WHAT YOU WILL DO = Out of the material that follows, write out exactly the lines from the line with "worst max-delay path: 43" to the line with "worst max register", both ends included, and no others.

ENTRIES SUPPLIED =
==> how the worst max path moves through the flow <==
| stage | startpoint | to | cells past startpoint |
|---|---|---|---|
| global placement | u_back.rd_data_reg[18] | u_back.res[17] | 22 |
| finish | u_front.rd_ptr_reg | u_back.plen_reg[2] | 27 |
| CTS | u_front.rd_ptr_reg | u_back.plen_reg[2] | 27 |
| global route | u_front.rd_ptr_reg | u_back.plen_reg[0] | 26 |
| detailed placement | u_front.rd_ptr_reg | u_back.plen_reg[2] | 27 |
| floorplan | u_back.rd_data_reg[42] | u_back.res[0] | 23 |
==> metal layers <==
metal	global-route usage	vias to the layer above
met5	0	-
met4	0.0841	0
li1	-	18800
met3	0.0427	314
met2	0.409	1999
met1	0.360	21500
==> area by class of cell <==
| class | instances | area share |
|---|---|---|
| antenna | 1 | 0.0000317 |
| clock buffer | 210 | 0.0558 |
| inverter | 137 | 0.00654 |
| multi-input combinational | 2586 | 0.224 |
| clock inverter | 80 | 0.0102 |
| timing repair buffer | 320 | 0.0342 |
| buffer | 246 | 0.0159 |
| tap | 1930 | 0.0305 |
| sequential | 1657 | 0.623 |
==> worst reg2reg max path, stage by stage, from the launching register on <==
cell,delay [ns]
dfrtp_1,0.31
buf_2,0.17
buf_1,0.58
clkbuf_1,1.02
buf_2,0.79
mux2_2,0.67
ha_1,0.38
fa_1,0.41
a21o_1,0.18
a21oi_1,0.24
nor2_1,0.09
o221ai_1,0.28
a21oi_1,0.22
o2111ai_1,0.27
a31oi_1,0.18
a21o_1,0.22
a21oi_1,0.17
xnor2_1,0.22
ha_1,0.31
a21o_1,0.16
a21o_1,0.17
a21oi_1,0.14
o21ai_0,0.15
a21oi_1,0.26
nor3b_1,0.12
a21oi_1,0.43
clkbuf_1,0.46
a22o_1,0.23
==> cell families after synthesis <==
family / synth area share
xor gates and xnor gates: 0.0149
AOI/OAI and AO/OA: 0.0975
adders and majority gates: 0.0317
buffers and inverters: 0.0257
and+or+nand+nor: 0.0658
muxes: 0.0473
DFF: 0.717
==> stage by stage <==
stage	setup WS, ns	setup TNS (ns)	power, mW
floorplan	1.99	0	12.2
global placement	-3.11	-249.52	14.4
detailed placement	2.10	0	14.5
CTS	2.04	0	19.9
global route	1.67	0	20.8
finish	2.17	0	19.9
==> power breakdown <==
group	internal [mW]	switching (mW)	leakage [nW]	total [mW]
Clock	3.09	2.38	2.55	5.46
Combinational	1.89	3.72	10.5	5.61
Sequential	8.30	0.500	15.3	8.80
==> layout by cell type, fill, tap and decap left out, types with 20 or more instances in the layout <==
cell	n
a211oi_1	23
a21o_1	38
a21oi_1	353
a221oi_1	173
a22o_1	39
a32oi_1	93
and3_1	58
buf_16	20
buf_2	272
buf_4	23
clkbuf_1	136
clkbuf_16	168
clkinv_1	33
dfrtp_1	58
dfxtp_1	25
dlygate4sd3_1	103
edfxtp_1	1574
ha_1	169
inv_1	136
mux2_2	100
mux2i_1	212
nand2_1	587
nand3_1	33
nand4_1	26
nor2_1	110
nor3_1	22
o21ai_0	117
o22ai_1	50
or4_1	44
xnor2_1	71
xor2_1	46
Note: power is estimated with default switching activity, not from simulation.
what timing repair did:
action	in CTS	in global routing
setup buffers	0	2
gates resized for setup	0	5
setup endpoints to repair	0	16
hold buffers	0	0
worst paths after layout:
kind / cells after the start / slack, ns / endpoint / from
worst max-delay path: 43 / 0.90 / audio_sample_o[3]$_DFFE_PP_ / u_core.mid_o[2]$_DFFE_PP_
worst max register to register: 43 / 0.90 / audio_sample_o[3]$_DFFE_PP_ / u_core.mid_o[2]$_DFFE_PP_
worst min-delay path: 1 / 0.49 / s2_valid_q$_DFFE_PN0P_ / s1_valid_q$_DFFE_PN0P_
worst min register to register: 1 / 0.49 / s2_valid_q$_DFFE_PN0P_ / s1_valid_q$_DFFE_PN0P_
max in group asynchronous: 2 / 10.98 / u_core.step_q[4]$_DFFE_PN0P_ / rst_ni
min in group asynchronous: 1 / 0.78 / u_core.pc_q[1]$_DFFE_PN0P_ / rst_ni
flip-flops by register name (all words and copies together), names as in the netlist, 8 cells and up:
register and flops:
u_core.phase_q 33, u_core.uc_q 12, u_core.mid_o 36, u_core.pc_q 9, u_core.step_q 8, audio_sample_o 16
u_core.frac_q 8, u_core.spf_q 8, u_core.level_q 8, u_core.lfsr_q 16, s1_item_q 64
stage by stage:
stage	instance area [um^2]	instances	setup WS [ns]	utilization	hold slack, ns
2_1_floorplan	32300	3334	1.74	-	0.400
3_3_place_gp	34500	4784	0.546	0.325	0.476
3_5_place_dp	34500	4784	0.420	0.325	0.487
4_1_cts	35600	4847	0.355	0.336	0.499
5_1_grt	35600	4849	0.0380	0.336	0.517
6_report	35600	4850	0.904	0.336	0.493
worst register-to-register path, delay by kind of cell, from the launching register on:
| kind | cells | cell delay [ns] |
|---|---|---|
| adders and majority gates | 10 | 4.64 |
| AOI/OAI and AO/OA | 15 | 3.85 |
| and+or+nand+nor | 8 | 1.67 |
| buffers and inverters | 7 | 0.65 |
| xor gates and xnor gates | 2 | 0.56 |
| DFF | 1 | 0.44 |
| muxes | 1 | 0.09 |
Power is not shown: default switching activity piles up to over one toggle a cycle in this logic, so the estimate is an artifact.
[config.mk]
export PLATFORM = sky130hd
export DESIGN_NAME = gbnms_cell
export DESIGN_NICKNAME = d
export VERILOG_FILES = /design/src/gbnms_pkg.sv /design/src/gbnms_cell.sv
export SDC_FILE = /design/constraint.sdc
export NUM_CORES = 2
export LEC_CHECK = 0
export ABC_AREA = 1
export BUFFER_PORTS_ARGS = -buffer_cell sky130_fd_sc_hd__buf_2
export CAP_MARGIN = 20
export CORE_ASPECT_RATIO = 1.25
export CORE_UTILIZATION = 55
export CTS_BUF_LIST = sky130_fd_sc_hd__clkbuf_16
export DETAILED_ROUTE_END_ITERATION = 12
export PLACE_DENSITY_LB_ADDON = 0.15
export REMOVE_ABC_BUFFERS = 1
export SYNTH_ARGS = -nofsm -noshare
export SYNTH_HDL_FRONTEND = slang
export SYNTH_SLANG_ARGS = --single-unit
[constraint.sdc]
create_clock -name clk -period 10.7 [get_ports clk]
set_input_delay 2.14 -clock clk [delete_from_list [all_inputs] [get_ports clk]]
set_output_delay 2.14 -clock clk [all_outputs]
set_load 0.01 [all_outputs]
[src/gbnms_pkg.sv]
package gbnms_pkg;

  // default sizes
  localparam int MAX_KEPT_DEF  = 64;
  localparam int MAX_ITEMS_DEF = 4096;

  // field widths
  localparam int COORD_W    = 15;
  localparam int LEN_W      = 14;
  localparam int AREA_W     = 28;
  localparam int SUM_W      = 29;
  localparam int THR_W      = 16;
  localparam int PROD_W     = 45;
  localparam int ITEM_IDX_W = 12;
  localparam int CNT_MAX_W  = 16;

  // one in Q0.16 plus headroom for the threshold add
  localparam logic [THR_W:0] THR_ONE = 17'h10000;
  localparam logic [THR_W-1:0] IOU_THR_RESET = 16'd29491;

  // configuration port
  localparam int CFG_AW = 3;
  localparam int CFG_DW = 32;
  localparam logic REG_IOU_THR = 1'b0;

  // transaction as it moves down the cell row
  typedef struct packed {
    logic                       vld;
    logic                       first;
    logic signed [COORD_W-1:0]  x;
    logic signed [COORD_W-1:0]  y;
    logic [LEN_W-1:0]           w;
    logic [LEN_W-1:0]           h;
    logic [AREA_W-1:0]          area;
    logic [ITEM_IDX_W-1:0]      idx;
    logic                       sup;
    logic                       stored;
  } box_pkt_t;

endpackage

ANSWER SECTION =
worst max-delay path: 43 / 0.90 / audio_sample_o[3]$_DFFE_PP_ / u_core.mid_o[2]$_DFFE_PP_
worst max register to register: 43 / 0.90 / audio_sample_o[3]$_DFFE_PP_ / u_core.mid_o[2]$_DFFE_PP_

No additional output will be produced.